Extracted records

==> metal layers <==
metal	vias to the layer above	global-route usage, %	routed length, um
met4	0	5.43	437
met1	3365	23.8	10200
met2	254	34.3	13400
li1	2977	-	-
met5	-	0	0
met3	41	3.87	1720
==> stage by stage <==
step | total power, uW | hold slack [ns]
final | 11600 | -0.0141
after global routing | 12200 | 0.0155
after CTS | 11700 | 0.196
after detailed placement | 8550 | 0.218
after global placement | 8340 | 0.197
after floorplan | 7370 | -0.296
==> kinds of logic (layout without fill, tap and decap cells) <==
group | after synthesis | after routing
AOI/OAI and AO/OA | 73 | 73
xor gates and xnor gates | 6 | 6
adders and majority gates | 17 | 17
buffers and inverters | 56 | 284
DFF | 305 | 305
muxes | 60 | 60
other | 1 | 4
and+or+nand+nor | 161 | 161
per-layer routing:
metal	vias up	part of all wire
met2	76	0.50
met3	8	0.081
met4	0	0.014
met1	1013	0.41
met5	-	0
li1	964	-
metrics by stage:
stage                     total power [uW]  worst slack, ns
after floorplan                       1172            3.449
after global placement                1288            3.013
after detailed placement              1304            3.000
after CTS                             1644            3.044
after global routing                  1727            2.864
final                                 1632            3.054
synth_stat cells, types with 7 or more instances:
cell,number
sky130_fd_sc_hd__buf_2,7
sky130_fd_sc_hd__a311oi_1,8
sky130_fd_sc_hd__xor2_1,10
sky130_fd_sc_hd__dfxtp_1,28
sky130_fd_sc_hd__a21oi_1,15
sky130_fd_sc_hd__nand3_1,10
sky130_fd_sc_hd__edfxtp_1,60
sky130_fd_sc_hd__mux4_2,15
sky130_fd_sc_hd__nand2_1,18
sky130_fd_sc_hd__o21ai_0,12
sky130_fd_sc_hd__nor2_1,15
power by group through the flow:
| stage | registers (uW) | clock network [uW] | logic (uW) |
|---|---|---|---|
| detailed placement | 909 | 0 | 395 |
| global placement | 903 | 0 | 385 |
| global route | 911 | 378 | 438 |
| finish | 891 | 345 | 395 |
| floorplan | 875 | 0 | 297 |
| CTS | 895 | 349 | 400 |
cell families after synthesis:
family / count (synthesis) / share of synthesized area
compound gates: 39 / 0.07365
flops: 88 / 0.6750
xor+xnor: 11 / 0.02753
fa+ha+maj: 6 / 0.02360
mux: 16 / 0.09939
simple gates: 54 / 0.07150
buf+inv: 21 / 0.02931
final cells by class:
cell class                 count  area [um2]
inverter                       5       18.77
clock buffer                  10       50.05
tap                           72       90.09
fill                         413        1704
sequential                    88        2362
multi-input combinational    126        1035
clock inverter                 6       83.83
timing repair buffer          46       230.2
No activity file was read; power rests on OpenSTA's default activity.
File: src/rtl/addr8s_frame_accum.sv
// Frame accumulator: sums FRAME_LEN signed 9-bit samples (or fewer on flush)
// and holds the total until the consumer takes it. Macro: ADDR8S_FRAME_ACCUM_SAT_EN.
module addr8s_frame_accum
  import addr8s_frame_accum_pkg::*;
#(
  parameter int FRAME_LEN = 8,
  parameter int ACC_W     = 12
) (
  input  logic             clk,
  input  logic             rst,
  input  logic             in_valid,
  output logic             in_ready,
  input  logic [IN_W-1:0]  in_sum,
  input  logic             flush,
  output logic             out_valid,
  input  logic             out_ready,
  output logic [ACC_W-1:0] out_acc,
  output logic [CNT_W-1:0] out_cnt,
  output logic             out_ovf
);
  localparam logic [CNT_W-1:0] LEN = CNT_W'(FRAME_LEN);

  state_e           state_q;
  logic [ACC_W-1:0] acc_q;
  logic [CNT_W-1:0] cnt_q;
  logic             ovf_q;
  logic             out_valid_q;

  logic [ACC_W-1:0] sum_ext;
  logic [ACC_W-1:0] add_sum;
  logic             add_ovf;
  logic [CNT_W-1:0] cnt_inc;

  assign sum_ext = ACC_W'($signed(in_sum));
  assign cnt_inc = cnt_q + CNT_W'(1);

  addr8s_acc_add #(.ACC_W(ACC_W)) u_add (
    .a   (acc_q),
    .b   (sum_ext),
    .sum (add_sum),
    .ovf (add_ovf)
  );

  always_ff @(posedge clk or posedge rst) begin
    if (rst) begin
      state_q     <= IDLE;
      acc_q       <= '0;
      cnt_q       <= '0;
      ovf_q       <= 1'b0;
      out_valid_q <= 1'b0;
    end else begin
      case (state_q)
        IDLE: begin
          if (in_valid) begin
            acc_q <= sum_ext;
            cnt_q <= CNT_W'(1);
            ovf_q <= 1'b0;
            if (FRAME_LEN == 1 || flush) begin
              state_q     <= HOLD;
              out_valid_q <= 1'b1;
            end else begin
              state_q <= ACCUM;
            end
          end
        end
        ACCUM: begin
          if (in_valid) begin
            acc_q <= add_sum;
            cnt_q <= cnt_inc;
            ovf_q <= ovf_q | add_ovf;
            if (cnt_inc == LEN || flush) begin
              state_q     <= HOLD;
              out_valid_q <= 1'b1;
            end
          end else if (flush) begin
            state_q     <= HOLD;
            out_valid_q <= 1'b1;
          end
        end
        HOLD: begin
          // No input is taken here, so the return to IDLE costs one bubble.
          if (out_ready) begin
            state_q     <= IDLE;
            out_valid_q <= 1'b0;
          end
        end
        default: begin
          state_q     <= IDLE;
          out_valid_q <= 1'b0;
        end
      endcase
    end
  end

  assign in_ready  = (state_q != HOLD);
  assign out_valid = out_valid_q;
  assign out_acc   = acc_q;
  assign out_cnt   = cnt_q;
  assign out_ovf   = ovf_q;
endmodule
==> src/rtl/mem_arb_pkg.sv <==
// Shared types and constants for the dcache/icache main-memory arbiter.
// Round-robin arbitration is enabled by defining ARB_ROUND_ROBIN_EN.
package mem_arb_pkg;

   localparam int MEM_ADDR_W = 6;
   localparam int MEM_DATA_W = 32;

   typedef logic req_id_t;
   localparam req_id_t REQ_D = 1'b0;
   localparam req_id_t REQ_I = 1'b1;

   typedef enum logic [2:0] {
      ST_IDLE    = 3'd0,
      ST_GRANT_D = 3'd1,
      ST_GRANT_I = 3'd2,
      ST_DONE_D  = 3'd3,
      ST_DONE_I  = 3'd4
   } arb_state_t;

endpackage

==> src/rtl/mem_arbiter_arb_pick.sv <==
// Combinational two-way requester picker for mem_arbiter.
// ARB_ROUND_ROBIN_EN selects round-robin; otherwise dcache has fixed priority.
module arb_pick
   import mem_arb_pkg::*;
(
   input  logic    i_req_d,
   input  logic    i_req_i,
   input  req_id_t i_last_served,
   output logic    o_grant_valid,
   output req_id_t o_grant
);

   assign o_grant_valid = i_req_d | i_req_i;

`ifdef ARB_ROUND_ROBIN_EN
   // On contention the requester not served most recently wins.
   always_comb begin
      o_grant = REQ_D;
      if (i_req_d && i_req_i)
         o_grant = (i_last_served == REQ_D) ? REQ_I : REQ_D;
      else if (i_req_i)
         o_grant = REQ_I;
   end
`else
   logic w_unused_last;
   assign w_unused_last = i_last_served;

   always_comb begin
      o_grant = REQ_D;
      if (!i_req_d && i_req_i)
         o_grant = REQ_I;
   end
`endif

endmodule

_Directions for this task_: All of the records above should be transcribed exactly.

_Reply_:
==> metal layers <==
metal	vias to the layer above	global-route usage, %	routed length, um
met4	0	5.43	437
met1	3365	23.8	10200
met2	254	34.3	13400
li1	2977	-	-
met5	-	0	0
met3	41	3.87	1720
==> stage by stage <==
step | total power, uW | hold slack [ns]
final | 11600 | -0.0141
after global routing | 12200 | 0.0155
after CTS | 11700 | 0.196
after detailed placement | 8550 | 0.218
after global placement | 8340 | 0.197
after floorplan | 7370 | -0.296
==> kinds of logic (layout without fill, tap and decap cells) <==
group | after synthesis | after routing
AOI/OAI and AO/OA | 73 | 73
xor gates and xnor gates | 6 | 6
adders and majority gates | 17 | 17
buffers and inverters | 56 | 284
DFF | 305 | 305
muxes | 60 | 60
other | 1 | 4
and+or+nand+nor | 161 | 161
per-layer routing:
metal	vias up	part of all wire
met2	76	0.50
met3	8	0.081
met4	0	0.014
met1	1013	0.41
met5	-	0
li1	964	-
metrics by stage:
stage                     total power [uW]  worst slack, ns
after floorplan                       1172            3.449
after global placement                1288            3.013
after detailed placement              1304            3.000
after CTS                             1644            3.044
after global routing                  1727            2.864
final                                 1632            3.054
synth_stat cells, types with 7 or more instances:
cell,number
sky130_fd_sc_hd__buf_2,7
sky130_fd_sc_hd__a311oi_1,8
sky130_fd_sc_hd__xor2_1,10
sky130_fd_sc_hd__dfxtp_1,28
sky130_fd_sc_hd__a21oi_1,15
sky130_fd_sc_hd__nand3_1,10
sky130_fd_sc_hd__edfxtp_1,60
sky130_fd_sc_hd__mux4_2,15
sky130_fd_sc_hd__nand2_1,18
sky130_fd_sc_hd__o21ai_0,12
sky130_fd_sc_hd__nor2_1,15
power by group through the flow:
| stage | registers (uW) | clock network [uW] | logic (uW) |
|---|---|---|---|
| detailed placement | 909 | 0 | 395 |
| global placement | 903 | 0 | 385 |
| global route | 911 | 378 | 438 |
| finish | 891 | 345 | 395 |
| floorplan | 875 | 0 | 297 |
| CTS | 895 | 349 | 400 |
cell families after synthesis:
family / count (synthesis) / share of synthesized area
compound gates: 39 / 0.07365
flops: 88 / 0.6750
xor+xnor: 11 / 0.02753
fa+ha+maj: 6 / 0.02360
mux: 16 / 0.09939
simple gates: 54 / 0.07150
buf+inv: 21 / 0.02931
final cells by class:
cell class                 count  area [um2]
inverter                       5       18.77
clock buffer                  10       50.05
tap                           72       90.09
fill                         413        1704
sequential                    88        2362
multi-input combinational    126        1035
clock inverter                 6       83.83
timing repair buffer          46       230.2
No activity file was read; power rests on OpenSTA's default activity.
File: src/rtl/addr8s_frame_accum.sv
// Frame accumulator: sums FRAME_LEN signed 9-bit samples (or fewer on flush)
// and holds the total until the consumer takes it. Macro: ADDR8S_FRAME_ACCUM_SAT_EN.
module addr8s_frame_accum
  import addr8s_frame_accum_pkg::*;
#(
  parameter int FRAME_LEN = 8,
  parameter int ACC_W     = 12
) (
  input  logic             clk,
  input  logic             rst,
  input  logic             in_valid,
  output logic             in_ready,
  input  logic [IN_W-1:0]  in_sum,
  input  logic             flush,
  output logic             out_valid,
  input  logic             out_ready,
  output logic [ACC_W-1:0] out_acc,
  output logic [CNT_W-1:0] out_cnt,
  output logic             out_ovf
);
  localparam logic [CNT_W-1:0] LEN = CNT_W'(FRAME_LEN);

  state_e           state_q;
  logic [ACC_W-1:0] acc_q;
  logic [CNT_W-1:0] cnt_q;
  logic             ovf_q;
  logic             out_valid_q;

  logic [ACC_W-1:0] sum_ext;
  logic [ACC_W-1:0] add_sum;
  logic             add_ovf;
  logic [CNT_W-1:0] cnt_inc;

  assign sum_ext = ACC_W'($signed(in_sum));
  assign cnt_inc = cnt_q + CNT_W'(1);

  addr8s_acc_add #(.ACC_W(ACC_W)) u_add (
    .a   (acc_q),
    .b   (sum_ext),
    .sum (add_sum),
    .ovf (add_ovf)
  );

  always_ff @(posedge clk or posedge rst) begin
    if (rst) begin
      state_q     <= IDLE;
      acc_q       <= '0;
      cnt_q       <= '0;
      ovf_q       <= 1'b0;
      out_valid_q <= 1'b0;
    end else begin
      case (state_q)
        IDLE: begin
          if (in_valid) begin
            acc_q <= sum_ext;
            cnt_q <= CNT_W'(1);
            ovf_q <= 1'b0;
            if (FRAME_LEN == 1 || flush) begin
              state_q     <= HOLD;
              out_valid_q <= 1'b1;
            end else begin
              state_q <= ACCUM;
            end
          end
        end
        ACCUM: begin
          if (in_valid) begin
            acc_q <= add_sum;
            cnt_q <= cnt_inc;
            ovf_q <= ovf_q | add_ovf;
            if (cnt_inc == LEN || flush) begin
              state_q     <= HOLD;
              out_valid_q <= 1'b1;
            end
          end else if (flush) begin
            state_q     <= HOLD;
            out_valid_q <= 1'b1;
          end
        end
        HOLD: begin
          // No input is taken here, so the return to IDLE costs one bubble.
          if (out_ready) begin
            state_q     <= IDLE;
            out_valid_q <= 1'b0;
          end
        end
        default: begin
          state_q     <= IDLE;
          out_valid_q <= 1'b0;
        end
      endcase
    end
  end

  assign in_ready  = (state_q != HOLD);
  assign out_valid = out_valid_q;
  assign out_acc   = acc_q;
  assign out_cnt   = cnt_q;
  assign out_ovf   = ovf_q;
endmodule
==> src/rtl/mem_arb_pkg.sv <==
// Shared types and constants for the dcache/icache main-memory arbiter.
// Round-robin arbitration is enabled by defining ARB_ROUND_ROBIN_EN.
package mem_arb_pkg;

   localparam int MEM_ADDR_W = 6;
   localparam int MEM_DATA_W = 32;

   typedef logic req_id_t;
   localparam req_id_t REQ_D = 1'b0;
   localparam req_id_t REQ_I = 1'b1;

   typedef enum logic [2:0] {
      ST_IDLE    = 3'd0,
      ST_GRANT_D = 3'd1,
      ST_GRANT_I = 3'd2,
      ST_DONE_D  = 3'd3,
      ST_DONE_I  = 3'd4
   } arb_state_t;

endpackage

==> src/rtl/mem_arbiter_arb_pick.sv <==
// Combinational two-way requester picker for mem_arbiter.
// ARB_ROUND_ROBIN_EN selects round-robin; otherwise dcache has fixed priority.
module arb_pick
   import mem_arb_pkg::*;
(
   input  logic    i_req_d,
   input  logic    i_req_i,
   input  req_id_t i_last_served,
   output logic    o_grant_valid,
   output req_id_t o_grant
);

   assign o_grant_valid = i_req_d | i_req_i;

`ifdef ARB_ROUND_ROBIN_EN
   // On contention the requester not served most recently wins.
   always_comb begin
      o_grant = REQ_D;
      if (i_req_d && i_req_i)
         o_grant = (i_last_served == REQ_D) ? REQ_I : REQ_D;
      else if (i_req_i)
         o_grant = REQ_I;
   end
`else
   logic w_unused_last;
   assign w_unused_last = i_last_served;

   always_comb begin
      o_grant = REQ_D;
      if (!i_req_d && i_req_i)
         o_grant = REQ_I;
   end
`endif

endmodule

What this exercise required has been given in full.